I still have too many entries. It turns out that Arlington National Cemetary is also encoded as a DISTRICT. There is also an entry for Walter Reed Gardens Historic District. Arlington County has this listed as a building on their site (and the other entries like Calvert Manor are noted as buildings in the National Register.)

I could remove these two items manually, but they will be removed when I join it to the place names dataset, since neither one appears in the populated place names.

Joining the two datasets will require some sort of string manipulation since the place names are not the same. The place names dataset contains just the place names (“Addison Heights”), while the historic sites data contains the phrase “Historic District” appended to the end.

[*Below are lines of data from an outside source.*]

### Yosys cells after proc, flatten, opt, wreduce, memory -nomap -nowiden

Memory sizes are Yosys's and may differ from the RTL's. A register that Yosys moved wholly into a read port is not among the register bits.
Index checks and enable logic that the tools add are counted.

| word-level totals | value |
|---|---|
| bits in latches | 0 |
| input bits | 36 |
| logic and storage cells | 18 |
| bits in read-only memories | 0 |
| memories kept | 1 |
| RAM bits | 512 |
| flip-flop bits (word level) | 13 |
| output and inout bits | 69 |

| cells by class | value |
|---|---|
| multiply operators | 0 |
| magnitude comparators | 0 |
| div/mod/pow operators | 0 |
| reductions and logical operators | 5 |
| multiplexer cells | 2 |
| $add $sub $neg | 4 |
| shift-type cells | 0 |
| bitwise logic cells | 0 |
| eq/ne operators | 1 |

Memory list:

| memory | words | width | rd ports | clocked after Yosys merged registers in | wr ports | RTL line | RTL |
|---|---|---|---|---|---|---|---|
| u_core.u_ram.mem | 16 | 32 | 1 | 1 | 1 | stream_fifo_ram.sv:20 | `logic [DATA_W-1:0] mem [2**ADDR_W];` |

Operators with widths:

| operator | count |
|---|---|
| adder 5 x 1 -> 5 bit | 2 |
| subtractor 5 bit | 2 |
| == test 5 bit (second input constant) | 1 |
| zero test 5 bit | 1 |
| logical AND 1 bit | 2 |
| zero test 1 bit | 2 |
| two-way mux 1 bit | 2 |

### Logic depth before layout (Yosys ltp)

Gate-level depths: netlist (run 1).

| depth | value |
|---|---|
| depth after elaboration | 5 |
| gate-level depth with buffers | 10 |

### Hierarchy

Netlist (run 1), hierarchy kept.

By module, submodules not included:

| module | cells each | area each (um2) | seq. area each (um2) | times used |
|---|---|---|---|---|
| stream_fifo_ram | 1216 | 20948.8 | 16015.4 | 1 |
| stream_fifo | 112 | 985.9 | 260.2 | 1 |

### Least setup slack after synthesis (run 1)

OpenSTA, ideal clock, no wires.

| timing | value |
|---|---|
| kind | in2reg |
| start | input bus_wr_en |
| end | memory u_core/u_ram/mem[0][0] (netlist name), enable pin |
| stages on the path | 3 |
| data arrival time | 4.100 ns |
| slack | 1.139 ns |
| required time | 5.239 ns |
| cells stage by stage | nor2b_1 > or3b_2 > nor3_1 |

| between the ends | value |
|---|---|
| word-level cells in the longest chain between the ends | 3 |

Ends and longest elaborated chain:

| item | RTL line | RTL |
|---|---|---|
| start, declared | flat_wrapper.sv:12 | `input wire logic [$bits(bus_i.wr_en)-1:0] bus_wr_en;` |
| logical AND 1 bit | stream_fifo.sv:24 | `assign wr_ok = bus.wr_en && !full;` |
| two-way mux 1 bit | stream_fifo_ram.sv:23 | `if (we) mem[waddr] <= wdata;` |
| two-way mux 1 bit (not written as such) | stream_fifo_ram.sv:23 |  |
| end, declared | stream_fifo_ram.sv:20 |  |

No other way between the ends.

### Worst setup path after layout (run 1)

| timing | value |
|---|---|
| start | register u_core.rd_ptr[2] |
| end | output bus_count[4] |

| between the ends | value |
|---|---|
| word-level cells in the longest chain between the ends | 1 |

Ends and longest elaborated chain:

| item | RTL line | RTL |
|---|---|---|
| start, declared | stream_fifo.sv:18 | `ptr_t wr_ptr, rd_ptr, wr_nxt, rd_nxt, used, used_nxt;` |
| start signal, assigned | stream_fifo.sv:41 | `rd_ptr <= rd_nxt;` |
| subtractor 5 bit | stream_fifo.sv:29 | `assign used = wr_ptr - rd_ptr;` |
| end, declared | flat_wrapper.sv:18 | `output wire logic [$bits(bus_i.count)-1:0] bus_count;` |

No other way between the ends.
## config.mk

```make
export PLATFORM = sky130hd
export DESIGN_NAME = morse_key_timer
export DESIGN_NICKNAME = d
export VERILOG_FILES = /design/src/rtl/morse_key_timer.sv
export SDC_FILE = /design/constraint.sdc
export NUM_CORES = 1
export LEC_CHECK = 0
export CAP_MARGIN = 20
export CORE_MARGIN = 3
export CORE_UTILIZATION = 45
export CTS_CLUSTER_DIAMETER = 30
export CTS_CLUSTER_SIZE = 25
export DETAILED_ROUTE_END_ITERATION = 10
export GPL_TIMING_DRIVEN = 0
export PLACE_DENSITY = 0.65
export SLEW_MARGIN = 20
export SYNTH_ARGS = -nofsm -noshare
export SYNTH_HDL_FRONTEND = slang
export SYNTH_SLANG_ARGS = --single-unit
```

## constraint.sdc

```tcl
create_clock -name clk -period 4.1 [get_ports clk]
set_input_delay 0.41 -clock clk [delete_from_list [all_inputs] [get_ports clk]]
set_output_delay 0.41 -clock clk [all_outputs]
set_load 0.05 [all_outputs]
```
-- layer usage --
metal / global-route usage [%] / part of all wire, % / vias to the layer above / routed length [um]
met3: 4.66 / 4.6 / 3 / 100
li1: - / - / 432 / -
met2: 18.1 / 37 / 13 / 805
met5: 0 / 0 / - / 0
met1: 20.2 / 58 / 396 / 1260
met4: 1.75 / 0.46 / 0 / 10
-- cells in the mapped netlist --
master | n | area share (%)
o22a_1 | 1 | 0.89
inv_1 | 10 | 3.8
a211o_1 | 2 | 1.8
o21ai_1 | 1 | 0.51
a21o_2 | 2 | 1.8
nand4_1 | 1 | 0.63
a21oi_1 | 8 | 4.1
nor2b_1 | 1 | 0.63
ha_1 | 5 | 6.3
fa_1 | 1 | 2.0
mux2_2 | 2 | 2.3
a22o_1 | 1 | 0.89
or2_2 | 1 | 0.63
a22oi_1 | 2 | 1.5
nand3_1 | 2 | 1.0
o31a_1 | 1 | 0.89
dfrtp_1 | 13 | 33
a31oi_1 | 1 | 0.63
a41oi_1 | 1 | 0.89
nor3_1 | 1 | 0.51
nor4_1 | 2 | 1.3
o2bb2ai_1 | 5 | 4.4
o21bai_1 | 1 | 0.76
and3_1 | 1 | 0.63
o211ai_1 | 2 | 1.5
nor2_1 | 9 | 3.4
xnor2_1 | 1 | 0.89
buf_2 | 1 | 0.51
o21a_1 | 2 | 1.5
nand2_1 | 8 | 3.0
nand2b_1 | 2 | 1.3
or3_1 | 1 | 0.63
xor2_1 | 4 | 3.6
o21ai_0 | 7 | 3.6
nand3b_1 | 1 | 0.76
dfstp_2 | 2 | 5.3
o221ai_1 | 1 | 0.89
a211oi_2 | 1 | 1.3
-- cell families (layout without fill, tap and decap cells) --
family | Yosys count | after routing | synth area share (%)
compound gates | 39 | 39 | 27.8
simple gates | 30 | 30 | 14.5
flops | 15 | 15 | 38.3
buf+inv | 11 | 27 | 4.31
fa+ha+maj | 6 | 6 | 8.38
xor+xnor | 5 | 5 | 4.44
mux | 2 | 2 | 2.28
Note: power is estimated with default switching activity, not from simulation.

In addition, some place names don’t exactly match the historic district names (“Overlee Knolls” and “Highland Park/ Overlee Knolls Historic district”).

So I want to do some fuzzy matching and luckily (of course!) there is an R package for that.

However, the populated place names data contains “Arlington” which will match to a ton of different neighborhoods (Arlington Forest, Arlington Heights, etc.) I’m going to change Arlington to Arlington County.

va_joined2 <- va_joined %>%
  mutate(feature_name = ifelse(feature_name == "Arlington", "Arlington County", feature_name))

I also know that North and South Fairlington, while separate places in the populated place names, are a single historic district called Fairlington. I’m going to make both North and South Fairlington entry in the historical sites dataframe. I’m not removing the original Fairlington entry because I know I’m going to filter it out with my joins later. But this is the kind of thing that could lead to errors/ extraneous entries later on, so if you do something like this, just make sure you do clean it up later.

south_fairlington <- arlington_historic_districts2 %>% 
  filter(Property.Name == "Fairlington Historic District") %>%
  mutate(Property.Name = "South Fairlington")

north_fairlington <- arlington_historic_districts2 %>%
  filter(Property.Name == "Fairlington Historic District") %>%
  mutate(Property.Name = "North Fairlington")

arlington_historic_districts3 <- arlington_historic_districts2 %>%
  rbind(south_fairlington) %>%
  rbind(north_fairlington)

Okay, on to fuzzyjoining. The name from the populated places names dataset should be a subset of the name from the historic district dataset. I’m going to illustrate this in a very simply way using str_detect(). “Overlee Knolls” is the first entry in the populated places dataset. I’m going to use this as the pattern to search for in the Historic places dataset. The expected returned neighborhood is “Highland Park/ Overlee Knolls Historic district”.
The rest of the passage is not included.